▸ **EXERCISE GOAL**:
In the data below, which lines contain "floorplan"? List them by copying each one.

▸ **AVAILABLE RECORDS**:

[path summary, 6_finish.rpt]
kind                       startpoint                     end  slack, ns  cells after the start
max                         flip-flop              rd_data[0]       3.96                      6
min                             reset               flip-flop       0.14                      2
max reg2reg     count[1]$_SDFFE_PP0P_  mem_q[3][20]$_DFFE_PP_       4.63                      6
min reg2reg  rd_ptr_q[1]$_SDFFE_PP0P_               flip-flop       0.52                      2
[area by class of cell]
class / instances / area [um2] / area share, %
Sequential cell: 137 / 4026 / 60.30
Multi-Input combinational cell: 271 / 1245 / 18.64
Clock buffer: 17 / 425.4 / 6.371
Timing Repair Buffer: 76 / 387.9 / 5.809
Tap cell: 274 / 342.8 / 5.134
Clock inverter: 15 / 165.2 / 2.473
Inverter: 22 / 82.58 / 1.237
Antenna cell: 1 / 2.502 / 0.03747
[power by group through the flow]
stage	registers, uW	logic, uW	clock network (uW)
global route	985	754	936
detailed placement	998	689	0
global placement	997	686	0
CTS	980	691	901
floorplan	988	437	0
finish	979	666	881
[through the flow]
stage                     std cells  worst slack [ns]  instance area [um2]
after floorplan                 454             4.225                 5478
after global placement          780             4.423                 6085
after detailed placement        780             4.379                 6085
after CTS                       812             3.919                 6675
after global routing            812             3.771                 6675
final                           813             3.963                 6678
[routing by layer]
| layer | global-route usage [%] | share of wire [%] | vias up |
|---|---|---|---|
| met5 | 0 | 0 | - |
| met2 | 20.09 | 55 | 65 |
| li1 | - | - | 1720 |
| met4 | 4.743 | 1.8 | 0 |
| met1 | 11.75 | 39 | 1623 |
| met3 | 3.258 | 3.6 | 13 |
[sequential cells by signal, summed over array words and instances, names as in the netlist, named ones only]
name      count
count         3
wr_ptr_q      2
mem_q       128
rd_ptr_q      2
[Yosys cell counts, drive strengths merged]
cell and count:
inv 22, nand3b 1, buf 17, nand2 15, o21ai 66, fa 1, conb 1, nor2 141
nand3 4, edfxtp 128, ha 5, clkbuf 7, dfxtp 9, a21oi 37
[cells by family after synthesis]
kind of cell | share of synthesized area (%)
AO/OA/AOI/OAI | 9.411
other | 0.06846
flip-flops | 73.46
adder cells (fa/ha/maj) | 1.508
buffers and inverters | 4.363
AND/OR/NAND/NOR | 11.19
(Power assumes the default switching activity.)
`src/rtl/cva5_types.sv`:
```
// Shared types for the fetch -> decode instruction queue.
// Latency: n/a (types only).
// Backpressure: n/a (types only).
package cva5_types;

  // Core-default widths for the instruction ID and the fetch exception code.
  localparam int FQ_ID_WIDTH    = 3;
  localparam int FQ_ECODE_WIDTH = 5;

  // One queued fetch: PC, instruction word, ID and fetch metadata.
  typedef struct packed {
    logic [31:0]               pc;
    logic [31:0]               instruction;
    logic [FQ_ID_WIDTH-1:0]    id;
    logic                      ok;
    logic [FQ_ECODE_WIDTH-1:0] error_code;
  } fetch_queue_entry_t;

  // Payload width of one entry for arbitrary ID / exception-code widths.
  function automatic int fq_entry_width(input int id_w, input int ecode_w);
    return 32 + 32 + id_w + 1 + ecode_w;
  endfunction

endpackage

```
`src/rtl/fetch_queue_storage.sv`:
```
// Simple dual-port entry memory: one synchronous write port, one asynchronous read port.
// Latency: a write lands at the clock edge; the read port reflects it from the next cycle.
// Backpressure: none; the caller owns all flow control. Contents have no reset.
module fetch_queue_storage #(
  parameter int DEPTH = 4,
  parameter int WIDTH = 73
) (
  input  logic                     clk,
  input  logic                     we_i,
  input  logic [$clog2(DEPTH)-1:0] waddr_i,
  input  logic [WIDTH-1:0]         wdata_i,
  input  logic [$clog2(DEPTH)-1:0] raddr_i,
  output logic [WIDTH-1:0]         rdata_o
);

  logic [WIDTH-1:0] mem_q [DEPTH];

  // Write the addressed entry only when a push is accepted.
  always_ff @(posedge clk) begin
    if (we_i) begin
      mem_q[waddr_i] <= wdata_i;
    end
  end

  // Asynchronous read of the entry at the read address.
  always_comb begin
    rdata_o = mem_q[raddr_i];
  end

endmodule

```
`src/rtl/fetch_decode_queue.sv`:
```
// Elastic FIFO of fetched instructions feeding decode; flush drops every entry.
// Latency: an entry pushed in cycle N is at the head in cycle N+1 (no bypass).
// Backpressure: fetch_ready = not full from registered state only; a pop does not free a slot the same cycle.
module fetch_decode_queue
  import cva5_types::*;
#(
  parameter int DEPTH       = 4,
  parameter int ID_WIDTH    = FQ_ID_WIDTH,
  parameter int ECODE_WIDTH = FQ_ECODE_WIDTH
) (
  input  logic                       clk,
  input  logic                       rst,
  input  logic                       flush,
  input  logic                       fetch_valid,
  output logic                       fetch_ready,
  input  logic [31:0]                fetch_pc,
  input  logic [31:0]                fetch_instruction,
  input  logic [ID_WIDTH-1:0]        fetch_id,
  input  logic                       fetch_ok,
  input  logic [ECODE_WIDTH-1:0]     fetch_error_code,
  output logic                       decode_valid,
  output logic [31:0]                decode_pc,
  output logic [31:0]                decode_instruction,
  output logic [ID_WIDTH-1:0]        decode_id,
  output logic                       decode_ok,
  output logic [ECODE_WIDTH-1:0]     decode_error_code,
  input  logic                       decode_advance,
  output logic [$clog2(DEPTH):0]     occupancy
);

  localparam int PW      = $clog2(DEPTH);
  localparam int CW      = $clog2(DEPTH) + 1;
  localparam int ENTRY_W = fq_entry_width(ID_WIDTH, ECODE_WIDTH);

  // Same layout as fetch_queue_entry_t, but sized by this instance's parameters.
  typedef struct packed {
    logic [31:0]            pc;
    logic [31:0]            instruction;
    logic [ID_WIDTH-1:0]    id;
    logic                   ok;
    logic [ECODE_WIDTH-1:0] error_code;
  } entry_t;

  logic [PW-1:0] wr_ptr_q, wr_ptr_d;
  logic [PW-1:0] rd_ptr_q, rd_ptr_d;
  logic [CW-1:0] count_q, count_d;
  logic          push;
  logic          pop;
  entry_t        wr_entry;
  entry_t        rd_entry;

  assign fetch_ready  = (count_q != CW'(DEPTH));
  assign decode_valid = (count_q != '0);
  assign occupancy    = count_q;

  // Handshakes; flush suppresses both sides in its cycle.
  assign push = fetch_valid & fetch_ready & ~flush;
  assign pop  = decode_advance & decode_valid & ~flush;

  // Pack the incoming fetch into one storage word.
  always_comb begin
    wr_entry             = '0;
    wr_entry.pc          = fetch_pc;
    wr_entry.instruction = fetch_instruction;
    wr_entry.id          = fetch_id;
    wr_entry.ok          = fetch_ok;
    wr_entry.error_code  = fetch_error_code;
  end

  fetch_queue_storage #(
    .DEPTH (DEPTH),
    .WIDTH (ENTRY_W)
  ) u_storage (
    .clk     (clk),
    .we_i    (push),
    .waddr_i (wr_ptr_q),
    .wdata_i (wr_entry),
    .raddr_i (rd_ptr_q),
    .rdata_o (rd_entry)
  );

  assign decode_pc          = rd_entry.pc;
  assign decode_instruction = rd_entry.instruction;
  assign decode_id          = rd_entry.id;
  assign decode_ok          = rd_entry.ok;
  assign decode_error_code  = rd_entry.error_code;

  // Next-state for pointers and count; flush empties the queue and rewinds both pointers.
  always_comb begin
    wr_ptr_d = wr_ptr_q;
    rd_ptr_d = rd_ptr_q;
    count_d  = count_q;
    if (flush) begin
      wr_ptr_d = '0;
      rd_ptr_d = '0;
      count_d  = '0;
    end else begin
      if (push) wr_ptr_d = wr_ptr_q + PW'(1);
      if (pop)  rd_ptr_d = rd_ptr_q + PW'(1);
      count_d = count_q + CW'(push) - CW'(pop);
    end
  end

  // State registers with synchronous reset taking priority over flush.
  always_ff @(posedge clk) begin
    if (rst) begin
      wr_ptr_q <= '0;
      rd_ptr_q <= '0;
      count_q  <= '0;
    end else begin
      wr_ptr_q <= wr_ptr_d;
      rd_ptr_q <= rd_ptr_d;
      count_q  <= count_d;
    end
  end

endmodule

```
[src/rtl/motion_object_line_buffer.sv]
// motion_object_line_buffer: double-banked motion-object line buffer with erase-after-read.
// One bank is written from the object shifter while the other is displayed and erased behind the beam.
module motion_object_line_buffer #(
    parameter int         WIDTH  = 256,
    parameter logic [2:0] TRANSP = 3'b111
) (
    input  logic       clk,
    input  logic       RESETn,
    input  logic       ce5,
    input  logic [2:0] AR,
    input  logic       WREN,
    input  logic       LOADX,
    input  logic [7:0] XPOS,
    input  logic       PLAYER2,
    input  logic       NEWLINE,
    output logic [2:0] MPX,
    output logic       MVALID,
    output logic       READY
);
    localparam int AW = $clog2(WIDTH);
    localparam logic [AW:0] SWEEP_END = (AW + 1)'(WIDTH);

    typedef enum logic {CLR, RUN} state_t;

    state_t state, state_nx;
    logic [AW:0] sweep;
    logic bank;
    logic [AW-1:0] wp, rx, waddr;
    logic [2:0] mem0 [WIDTH];
    logic [2:0] mem1 [WIDTH];
    logic [2:0] rd;
    logic tick, pix_we, rd_we, sweep_we;
    logic we0, we1;
    logic [AW-1:0] wa0, wa1;
    logic [2:0] wd0, wd1;

    function automatic logic [AW-1:0] step(input logic [AW-1:0] a, input logic dn);
        return dn ? ((a == '0) ? AW'(WIDTH - 1) : a - 1'b1)
                  : ((a == AW'(WIDTH - 1)) ? '0 : a + 1'b1);
    endfunction

    always_comb begin
        state_nx = (state == CLR && sweep == SWEEP_END) ? RUN : state;
        READY    = state == RUN;
    end

    assign tick     = state == RUN && ce5;
    assign waddr    = LOADX ? AW'(XPOS) : wp;
    assign rd       = bank ? mem0[rx] : mem1[rx];
    assign pix_we   = tick && WREN && AR != TRANSP;
    assign rd_we    = tick && !NEWLINE;
    assign sweep_we = state == CLR && sweep < SWEEP_END;

    // Each bank sees at most one write per clk: sweep, object pixel, or erase behind the read.
    always_comb begin
        we0 = sweep_we || (bank ? rd_we : pix_we);
        wa0 = sweep_we ? sweep[AW-1:0] : (bank ? rx : waddr);
        wd0 = (sweep_we || bank) ? TRANSP : AR;
        we1 = sweep_we || (bank ? pix_we : rd_we);
        wa1 = sweep_we ? sweep[AW-1:0] : (bank ? waddr : rx);
        wd1 = (sweep_we || !bank) ? TRANSP : AR;
    end

    always_ff @(posedge clk) begin
        if (we0) mem0[wa0] <= wd0;
        if (we1) mem1[wa1] <= wd1;
    end

    always_ff @(posedge clk or negedge RESETn) begin
        if (!RESETn) begin
            state  <= CLR;
            sweep  <= '0;
            bank   <= 1'b0;
            wp     <= '0;
            rx     <= '0;
            MPX    <= TRANSP;
            MVALID <= 1'b0;
        end else begin
            state <= state_nx;
            if (sweep_we) sweep <= sweep + 1'b1;
            if (tick) begin
                if (WREN) wp <= step(waddr, PLAYER2);
                else if (LOADX) wp <= waddr;
                if (NEWLINE) begin
                    bank   <= ~bank;
                    rx     <= '0;
                    MPX    <= TRANSP;
                    MVALID <= 1'b0;
                end else begin
                    MPX    <= rd;
                    MVALID <= rd != TRANSP;
                    rx     <= step(rx, 1'b0);
                end
            end
        end
    end
endmodule

[config.mk]
export PLATFORM = sky130hd
export DESIGN_NAME = motion_object_line_buffer
export DESIGN_NICKNAME = d
export VERILOG_FILES = /design/src/rtl/motion_object_line_buffer.sv
export SDC_FILE = /design/constraint.sdc
export NUM_CORES = 2
export LEC_CHECK = 0
export ABC_AREA = 0
export ABC_CLOCK_PERIOD_IN_PS = 9120
export BUFFER_PORTS_ARGS = -buffer_cell sky130_fd_sc_hd__buf_2
export CAP_MARGIN = 40
export CORE_UTILIZATION = 68
export DETAILED_ROUTE_END_ITERATION = 10
export PLACE_DENSITY = 0.95
export RECOVER_POWER = 100
export SLEW_MARGIN = 20
export SYNTH_ARGS = -nofsm -noshare
export SYNTH_HDL_FRONTEND = slang
export SYNTH_SLANG_ARGS = --single-unit
[constraint.sdc]
create_clock -name clk -period 9.12 [get_ports clk]
set_input_delay 1.824 -clock clk [delete_from_list [all_inputs] [get_ports clk]]
set_output_delay 1.824 -clock clk [all_outputs]
set_load 0.05 [all_outputs]
==> results of run 1 <==
[synthesized netlist by cell type, drive strengths merged, types with 3 or more instances]
master,count
a211o,3
o21ai,44
nor2b,24
and2,8
nand4,11
mux4,392
or3,5
and3,9
nor3b,3
xnor2,9
a211oi,18
nand3,45
o2111ai,4
o22ai,19
nor4,3
a2111oi,3
edfxtp,1536
nand2b,10
buf,125
mux2i,83
a22o,6
a21oi,50
o32ai,4
a31oi,19
or2,4
a221o,4
xor2,7
nand3b,3
mux2,15
a22oi,51
inv,11
o21a,5
nor2,589
a221oi,10
ha,6
nor3,7
a32oi,4
nand2,178
dfrtp,28
o31ai,12
clkbuf,96
dfstp,3
[stage by stage]
| stage | cells | utilization (%) | cell area [sq um] |
|---|---|---|---|
| global placement | 4590 | 70.2 | 64800 |
| detailed placement | 4617 | 70.8 | 65300 |
| CTS | 4876 | 75.8 | 69900 |
| floorplan | 3487 | - | 63700 |
[logic make-up after synthesis]
logic type	count (synthesis)	synth area share, %
AO/OA/AOI/OAI	274	2.91
XOR/XNOR	16	0.220
adder cells (fa/ha/maj)	6	0.118
buffers and inverters	232	1.88
flip-flops	1567	73.6
multiplexers	490	15.5
AND/OR/NAND/NOR	902	5.77
[per-layer routing]
layer  GRT overflow  global-route usage [%]
met1              3                    64.9
met2              3                    76.5
met3              0                    57.0
met4              7                    57.4
met5              0                    42.5
`config.mk`:
```
export PLATFORM = sky130hd
export DESIGN_NAME = if_fetch_buf
export DESIGN_NICKNAME = d
export VERILOG_FILES = /design/src/rtl/if_fetch_buf_pkg.sv /design/src/rtl/if_fetch_buf_fetch_fifo.sv /design/src/rtl/if_fetch_buf.sv
export SDC_FILE = /design/constraint.sdc
export NUM_CORES = 1
export LEC_CHECK = 0
export CAP_MARGIN = 0
export CORE_MARGIN = 3
export CORE_UTILIZATION = 48
export DETAILED_ROUTE_END_ITERATION = 16
export PLACE_DENSITY = 0.7
export SLEW_MARGIN = 10
export SYNTH_ARGS = -nofsm -noshare
export SYNTH_HDL_FRONTEND = slang
export SYNTH_SLANG_ARGS = --single-unit
```
`constraint.sdc`:
```
create_clock -name clk -period 10.7 [get_ports clk]
set_input_delay 2.14 -clock clk [delete_from_list [all_inputs] [get_ports clk]]
set_output_delay 2.14 -clock clk [all_outputs]
set_load 0.05 [all_outputs]
```
**src/rtl/column_loader_harness_pkg.sv**
```systemverilog
// Shared helpers for the column loader harness: column geometry and fixed constants.
// Column c of an N x N multiplier holds h(c)=min(c+1, 2N-1-c) partial-product bits.
package column_pkg;

    localparam logic [63:0] LFSR_TAPS        = 64'hD800_0000_0000_0000;
    localparam logic [31:0] SIG_POLY_DEFAULT = 32'h04C1_1DB7;

    // Height of column c for operand width n.
    function automatic int unsigned col_height(input int unsigned n, input int unsigned c);
        int unsigned rising;
        int unsigned falling;
        rising  = c + 1;
        falling = 2 * n - 1 - c;
        return (rising < falling) ? rising : falling;
    endfunction

    // Bit offset of column c inside the flattened column vector.
    function automatic int unsigned col_offset(input int unsigned n, input int unsigned c);
        int unsigned acc;
        acc = 0;
        for (int unsigned i = 0; i < c; i++) begin
            acc += col_height(n, i);
        end
        return acc;
    endfunction

    // Total partial-product bits across all columns.
    function automatic int unsigned total_bits(input int unsigned n);
        return n * n;
    endfunction

endpackage

```
**src/rtl/column_loader_harness_if.sv**
```systemverilog
// Harness bus: host controls and serial feed, compressor drive/return, capture and signature.
//  master : host/generated top (drives controls, src_in, dst_in)
//  slave  : column_loader_harness
interface column_loader_harness_if #(
    parameter int unsigned N     = 15,
    parameter int unsigned DST_W = 2 * N + 1,
    parameter int unsigned SIG_W = 32
);
    localparam int unsigned COLS  = 2 * N - 1;
    localparam int unsigned TOTAL = column_pkg::total_bits(N);

    logic             clear;
    logic             shift_en;
    logic             lfsr_mode;
    logic             sig_en;
    logic [COLS-1:0]  src_in;
    logic [TOTAL-1:0] cols_flat;
    logic [DST_W-1:0] dst_in;
    logic             full;
    logic             dst_valid;
    logic [DST_W-1:0] dst_q;
    logic [SIG_W-1:0] signature;

    modport master (
        output clear, shift_en, lfsr_mode, sig_en, src_in, dst_in,
        input  cols_flat, full, dst_valid, dst_q, signature
    );

    modport slave (
        input  clear, shift_en, lfsr_mode, sig_en, src_in, dst_in,
        output cols_flat, full, dst_valid, dst_q, signature
    );

endinterface

```
**src/rtl/column_loader_harness_shreg.sv**
```systemverilog
// One column shift register of height H; newest bit at LSB.
//  clk, rst   : clock, synchronous active-high reset
//  clear_i    : synchronous restart to zero, wins over shift_i
//  shift_i    : shift one position this cycle
//  bit_i      : serial bit entering at LSB
//  col_o      : registered column contents
module column_shreg #(
    parameter int unsigned H = 1
) (
    input  logic         clk,
    input  logic         rst,
    input  logic         clear_i,
    input  logic         shift_i,
    input  logic         bit_i,
    output logic [H-1:0] col_o
);

    logic [H-1:0] col_q;
    logic [H-1:0] col_d;

    // Truncating the concatenation drops the oldest bit; for H=1 it is a plain load.
    always_comb begin
        col_d = col_q;
        if (shift_i) begin
            col_d = H'({col_q, bit_i});
        end
    end

    always_ff @(posedge clk) begin
        if (rst || clear_i) begin
            col_q <= '0;
        end else begin
            col_q <= col_d;
        end
    end

    assign col_o = col_q;

endmodule

```
**src/rtl/column_loader_harness.sv**
```systemverilog
// Stimulus/capture harness for an N x N column compressor.
// Loads 2N-1 triangular column registers from pins or a 64-bit LFSR, exposes them flattened,
// pipelines the compressor result with a "columns full" tag and folds valid results into a MISR.
//  clk, rst : clock, synchronous active-high reset (LFSR reseeded only by rst)
//  bus      : column_loader_harness_if slave modport
module column_loader_harness
    import column_pkg::*;
#(
    parameter int unsigned      N          = 15,
    parameter int unsigned      DST_W      = 2 * N + 1,
    parameter int unsigned      CAP_STAGES = 1,
    parameter int unsigned      SIG_W      = 32,
    parameter logic [SIG_W-1:0] SIG_POLY   = SIG_W'(SIG_POLY_DEFAULT),
    parameter logic [63:0]      LFSR_SEED  = 64'h0000_0000_0000_0001
) (
    input  logic clk,
    input  logic rst,
    column_loader_harness_if.slave bus
);

    localparam int unsigned COLS  = 2 * N - 1;
    localparam int unsigned TOTAL = total_bits(N);
    localparam int unsigned DEPTH = N;
    localparam int unsigned CNT_W = $clog2(N + 1);

    logic [63:0]      lfsr_q;
    logic [63:0]      lfsr_d;
    logic [CNT_W-1:0] fill_cnt_q;
    logic [CNT_W-1:0] fill_cnt_d;
    logic             full_q;
    logic [DST_W:0]   cap_q [CAP_STAGES];
    logic [SIG_W-1:0] sig_q;
    logic [SIG_W-1:0] sig_d;
    logic [COLS-1:0]  bits_c;
    logic [TOTAL-1:0] cols_flat_c;
    logic             valid_c;
    logic [DST_W-1:0] dst_c;

    // Column storage, one register per multiplier column.
    for (genvar c = 0; c < COLS; c++) begin : g_col
        localparam int unsigned H   = col_height(N, c);
        localparam int unsigned OFF = col_offset(N, c);
        column_shreg #(.H(H)) u_col (
            .clk     (clk),
            .rst     (rst),
            .clear_i (bus.clear),
            .shift_i (bus.shift_en),
            .bit_i   (bits_c[c]),
            .col_o   (cols_flat_c[OFF +: H])
        );
    end

    assign {valid_c, dst_c} = cap_q[CAP_STAGES-1];

    // Serial source select, LFSR step, fill counter and MISR next state.
    always_comb begin
        bits_c     = bus.lfsr_mode ? lfsr_q[COLS-1:0] : bus.src_in;
        lfsr_d     = lfsr_q;
        fill_cnt_d = fill_cnt_q;
        sig_d      = sig_q;
        // Columns consume the pre-step LFSR state; a clear cycle leaves the LFSR alone.
        if (bus.shift_en && bus.lfsr_mode && !bus.clear) begin
            lfsr_d = (lfsr_q >> 1) ^ (lfsr_q[0] ? LFSR_TAPS : 64'h0);
        end
        if (bus.shift_en && (fill_cnt_q != CNT_W'(DEPTH))) begin
            fill_cnt_d = fill_cnt_q + CNT_W'(1);
        end
        if (valid_c && bus.sig_en) begin
            sig_d = {sig_q[SIG_W-2:0], 1'b0}
                  ^ (sig_q[SIG_W-1] ? SIG_POLY : '0)
                  ^ SIG_W'(dst_c);
        end
    end

    always_ff @(posedge clk) begin
        if (rst) begin
            lfsr_q <= LFSR_SEED;
        end else begin
            lfsr_q <= lfsr_d;
        end
    end

    // Fill tracking, tagged capture pipe and signature; clear restarts all of it.
    always_ff @(posedge clk) begin
        if (rst || bus.clear) begin
            fill_cnt_q <= '0;
            full_q     <= 1'b0;
            sig_q      <= '0;
            for (int k = 0; k < CAP_STAGES; k++) begin
                cap_q[k] <= '0;
            end
        end else begin
            fill_cnt_q <= fill_cnt_d;
            full_q     <= (fill_cnt_d == CNT_W'(DEPTH));
            sig_q      <= sig_d;
            cap_q[0]   <= {full_q, bus.dst_in};
            for (int k = 1; k < CAP_STAGES; k++) begin
                cap_q[k] <= cap_q[k-1];
            end
        end
    end

    assign bus.cols_flat = cols_flat_c;
    assign bus.full      = full_q;
    assign bus.dst_valid = valid_c;
    assign bus.dst_q     = dst_c;
    assign bus.signature = sig_q;

endmodule

```
**src/flat_wrapper.sv**
```systemverilog
// flat-port wrapper written by rule: the top's interface ports become plain ports
module column_loader_harness_flat import column_pkg::*;
#(
    parameter int unsigned      N          = 15,
    parameter int unsigned      DST_W      = 2 * N + 1,
    parameter int unsigned      CAP_STAGES = 1,
    parameter int unsigned      SIG_W      = 32,
    parameter logic [SIG_W-1:0] SIG_POLY   = SIG_W'(SIG_POLY_DEFAULT),
    parameter logic [63:0]      LFSR_SEED  = 64'h0000_0000_0000_0001
)
  (clk, rst, bus_clear, bus_shift_en, bus_lfsr_mode, bus_sig_en, bus_src_in, bus_dst_in, bus_cols_flat, bus_full, bus_dst_valid, bus_dst_q, bus_signature);
  column_loader_harness_if #(.N(N), .DST_W(DST_W), .SIG_W(SIG_W)) bus_i ();
  input  logic clk;
  input  logic rst;
  input wire logic [$bits(bus_i.clear)-1:0] bus_clear;
  input wire logic [$bits(bus_i.shift_en)-1:0] bus_shift_en;
  input wire logic [$bits(bus_i.lfsr_mode)-1:0] bus_lfsr_mode;
  input wire logic [$bits(bus_i.sig_en)-1:0] bus_sig_en;
  input wire logic [$bits(bus_i.src_in)-1:0] bus_src_in;
  input wire logic [$bits(bus_i.dst_in)-1:0] bus_dst_in;
  output wire logic [$bits(bus_i.cols_flat)-1:0] bus_cols_flat;
  output wire logic [$bits(bus_i.full)-1:0] bus_full;
  output wire logic [$bits(bus_i.dst_valid)-1:0] bus_dst_valid;
  output wire logic [$bits(bus_i.dst_q)-1:0] bus_dst_q;
  output wire logic [$bits(bus_i.signature)-1:0] bus_signature;
  assign bus_i.clear = bus_clear;
  assign bus_i.shift_en = bus_shift_en;
  assign bus_i.lfsr_mode = bus_lfsr_mode;
  assign bus_i.sig_en = bus_sig_en;
  assign bus_i.src_in = bus_src_in;
  assign bus_i.dst_in = bus_dst_in;
  assign bus_cols_flat = bus_i.cols_flat;
  assign bus_full = bus_i.full;
  assign bus_dst_valid = bus_i.dst_valid;
  assign bus_dst_q = bus_i.dst_q;
  assign bus_signature = bus_i.signature;
  column_loader_harness #(.N(N), .DST_W(DST_W), .CAP_STAGES(CAP_STAGES), .SIG_W(SIG_W), .SIG_POLY(SIG_POLY), .LFSR_SEED(LFSR_SEED)) u_core (.clk(clk), .rst(rst), .bus(bus_i));
endmodule
```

▸ **RESPONSE AREA**:
floorplan	988	437	0
after floorplan                 454             4.225                 5478
| floorplan | 3487 | - | 63700 |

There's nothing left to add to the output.